Morus alba L. root decreases melanin synthesis via sphingosine-1-phosphate signaling in B16F10 cells

Ethnopharmacological relevance: Morus alba L. has long been used for beauty in many Asian countries and regions, including anti-aging and hyperpigmentation.Aim of the study: This study aimed at the inhibitory effect of Morus alba L. root on melanogenesis in B16F10 melanoma cells and the mechanism involved.Materials and methods: This study evaluated the anti-melanogenic effect of Morus alba L. root extract (MAR) on B16F10 melanoma cells by assessing cell viability, melanin accumulation, cellular tyrosinase activity, intra/inter-cellular S1P levels, cellular S1P-related metabolic enzyme activity, and western blot analysis. In addition, the potential S1P lyase (S1PL) inhibitory constituents in MAR were identified by LC-MS/MS.Results: Without affecting the viability of B16F10 melanoma cells, MAR inhibited intracellular tyrosinase activity in a dose-dependent manner, thereby reducing the accumulation of melanin. MAR also downregulated the expression level of MITF via activating the ERK signaling pathway.
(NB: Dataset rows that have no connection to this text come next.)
### src/rtl/pwm_steer_pkg.sv
`timescale 1ns/1ps
package pwm_steer_pkg;
  typedef enum logic [1:0] {
    CFG_SINGLE = 2'b00,
    CFG_FWD    = 2'b01,
    CFG_HALF   = 2'b10,
    CFG_REV    = 2'b11
  } steer_cfg_e;

  localparam int unsigned NPINS = 4;
  localparam int unsigned PIN_A = 0;
  localparam int unsigned PIN_B = 1;
  localparam int unsigned PIN_C = 2;
  localparam int unsigned PIN_D = 3;
endpackage

### src/rtl/pwm_timebase.sv
`timescale 1ns/1ps
module pwm_timebase #(
  parameter int unsigned HI_W = 8,
  parameter int unsigned LO_W = 2,
  localparam int unsigned CW = HI_W + LO_W
) (
  input  logic            clk_i,
  input  logic            rst_ni,
  input  logic            en_i,
  input  logic [HI_W-1:0] period_i,
  input  logic [CW-1:0]   duty_i,
  output logic            raw_o
);
  logic [CW-1:0] cnt_q, duty_q, top_q;
  logic          wrap;

  assign wrap = (cnt_q == top_q);

  // duty/period shadowed at wrap so mid-period writes cannot glitch
  always_ff @(posedge clk_i or negedge rst_ni) begin
    if (!rst_ni) begin
      cnt_q  <= '0;
      duty_q <= '0;
      top_q  <= '0;
    end else if (!en_i || wrap) begin
      cnt_q  <= '0;
      duty_q <= duty_i;
      top_q  <= {period_i, {LO_W{1'b1}}};
    end else begin
      cnt_q  <= cnt_q + 1'b1;
    end
  end

  assign raw_o = en_i && (cnt_q < duty_q);
endmodule
File: src/rtl/sbdpControl.sv
module sbdpControl
  import sbdp_pkg::*;
(
  input  logic             clk,
  input  logic             rstN,
  input  logic [NREGS-1:0] regOutEn,
  input  logic [NREGS-1:0] regInEn,
  input  logic             pcOut,
  input  logic             pcIn,
  input  logic             irIn,
  input  logic             offsetOut,
  input  logic             yIn,
  input  logic             constSel,
  input  logic             zIn,
  input  logic             zOut,
  input  logic             marIn,
  input  logic             mdrIn,
  input  logic             mdrOut,
  input  logic             mdrInMem,
  input  logic             mdrOutMem,
  input  logic [2:0]       aluFunc,
  input  logic             carryIn,
  input  logic             memRead,
  input  logic             memWrite,
  input  logic             memDone,
  output strobes_t         strobes,
  output logic             busConflict,
  output logic             memReadReq,
  output logic             memWriteReq,
  output logic             memWait
);
  localparam int CNT_W = $clog2(NSRC + 1);

  logic [NSRC-1:0] driveVec;
  logic [CNT_W-1:0] driverCount;

  assign driveVec = {offsetOut, mdrOut, zOut, pcOut, regOutEn};

  always_comb begin
    driverCount = '0;
    for (int i = 0; i < NSRC; i++) begin
      driverCount = driverCount + CNT_W'(driveVec[i]);
    end
  end

  assign busConflict = (driverCount > CNT_W'(1));

  always_comb begin
    strobes             = '0;
    strobes.drive       = driveVec;
    strobes.regLoad     = regInEn;
    strobes.pcLoad      = pcIn;
    strobes.irLoad      = irIn;
    strobes.yLoad       = yIn;
    strobes.zLoad       = zIn;
    strobes.marLoad     = marIn;
    strobes.mdrBusLoad  = mdrIn;
    strobes.mdrMemLoad  = mdrInMem & memDone;
    strobes.mdrDriveMem = mdrOutMem;
    strobes.useConst    = constSel;
    strobes.carry       = carryIn;
    strobes.aluOp       = aluOp_e'(aluFunc);
  end

  always_ff @(posedge clk or negedge rstN) begin
    if (!rstN) begin
      memReadReq  <= 1'b0;
      memWriteReq <= 1'b0;
    end else begin
      memReadReq  <= memRead  | (memReadReq  & ~memDone);
      memWriteReq <= memWrite | (memWriteReq & ~memDone);
    end
  end

  assign memWait = (memReadReq | memWriteReq) & ~memDone;
endmodule
[src/rtl/cbc_pwm_ctrl.sv]
module cbc_pwm_ctrl
  import cbc_pwm_pkg::*;
(
  input  logic      clk,
  input  logic      rst_n,
  input  logic      runEn,
  input  dpFlags_t  flags,
  output ctrlStrb_t strb,
  output logic      gateOut
);

  gateState_t state, nextState;

  always_comb begin
    nextState = state;
    case (state)
      ST_IDLE:   nextState = flags.tick ? ST_ON_MIN : ST_OFF;
      ST_OFF:    if (flags.tick) nextState = ST_ON_MIN;
      ST_ON_MIN: begin
        if (flags.tick)            nextState = ST_ON_MIN;
        else if (flags.windowDone) nextState = flags.trip ? ST_OFF : ST_ON_REG;
      end
      ST_ON_REG: begin
        if (flags.tick)      nextState = ST_ON_MIN;
        else if (flags.trip) nextState = ST_OFF;
      end
      default:   nextState = ST_IDLE;
    endcase
    if (!runEn) nextState = ST_IDLE;
  end

  always_ff @(posedge clk or negedge rst_n) begin
    if (!rst_n) state <= ST_IDLE;
    else        state <= nextState;
  end

  always_comb begin
    strb.cntHold = !runEn;
    gateOut      = (state == ST_ON_MIN) || (state == ST_ON_REG);
  end


  disable_low_chk: assert property (@(posedge clk) disable iff (!rst_n)
    !runEn |=> !gateOut);


  tick_on_chk: assert property (@(posedge clk) disable iff (!rst_n)
    (flags.tick && runEn) |=> gateOut);


  min_window_chk: assert property (@(posedge clk) disable iff (!rst_n)
    (gateOut && runEn && !flags.windowDone) |=> gateOut);


  trip_off_chk: assert property (@(posedge clk) disable iff (!rst_n)
    (gateOut && flags.windowDone && flags.trip && !flags.tick) |=> !gateOut);


  no_retrigger_chk: assert property (@(posedge clk) disable iff (!rst_n)
    (!gateOut && !flags.tick) |=> !gateOut);


  full_duty_chk: assert property (@(posedge clk) disable iff (!rst_n)
    (gateOut && runEn && !flags.trip) |=> gateOut);

endmodule

[src/rtl/cbc_pwm.sv]
module cbc_pwm
  import cbc_pwm_pkg::*;
#(
  parameter int CNT_W       = 16,
  parameter int SYNC_STAGES = 2
) (
  input  logic             clk,
  input  logic             rst_n,
  input  logic             runEn,
  input  logic             overRefAsync,
  input  logic [CNT_W-1:0] periodLen,
  input  logic [CNT_W-1:0] minOnLen,
  output logic             gateOut
);

  ctrlStrb_t strb;
  dpFlags_t  flags;

  cbc_pwm_datapath #(
    .CNT_W      (CNT_W),
    .SYNC_STAGES(SYNC_STAGES)
  ) i_datapath (
    .clk         (clk),
    .rst_n       (rst_n),
    .overRefAsync(overRefAsync),
    .periodLen   (periodLen),
    .minOnLen    (minOnLen),
    .strb        (strb),
    .flags       (flags)
  );

  cbc_pwm_ctrl i_ctrl (
    .clk    (clk),
    .rst_n  (rst_n),
    .runEn  (runEn),
    .flags  (flags),
    .strb   (strb),
    .gateOut(gateOut)
  );


  reset_low_chk: assert property (@(posedge clk)
    !rst_n |=> !gateOut);

endmodule
## config.mk

```make
export PLATFORM = sky130hd
export DESIGN_NAME = srec_type_decode
export DESIGN_NICKNAME = d
export VERILOG_FILES = /design/src/rtl/srec_type_decode.sv
export SDC_FILE = /design/constraint.sdc
export NUM_CORES = 1
export LEC_CHECK = 0
export ABC_CLOCK_PERIOD_IN_PS = 800
export BUFFER_PORTS_ARGS = -buffer_cell sky130_fd_sc_hd__buf_2
export CAP_MARGIN = 20
export CORE_AREA = 3 3 40 42
export DETAILED_ROUTE_END_ITERATION = 16
export DIE_AREA = 0 0 43 45
export PLACE_DENSITY = 0.39
export SYNTH_ARGS = -nofsm -noshare
export SYNTH_HDL_FRONTEND = slang
export SYNTH_SLANG_ARGS = --single-unit
```

## constraint.sdc

```tcl
create_clock -name vclk -period 0.8
set_clock_uncertainty 0.15 [all_clocks]
set_input_delay 0.08 -clock vclk [all_inputs]
set_output_delay 0.08 -clock vclk [all_outputs]
set_load 0.02 [all_outputs]
```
Furthermore, MAR increased the intra/inter-cellular S1P by inhibiting S1PL. Several compounds with inhibitory S1PL activity have been identified in MAR, such as mulberroside A and oxyresveratrol.Conclusions: The anti-melanogenic effects of MAR mainly involve promoting MITF degradation mediated via S1P-S1PR3-ERK signaling through increasing cellular S1P levels by inhibiting S1PL activity.

Automated summary

Morus alba L. root extract (MAR) has an inhibitory effect on melanogenesis in B16F10 melanoma cells by promoting MITF degradation mediated via S1P-S1PR3-ERK signaling and increasing cellular S1P levels through inhibiting S1PL activity.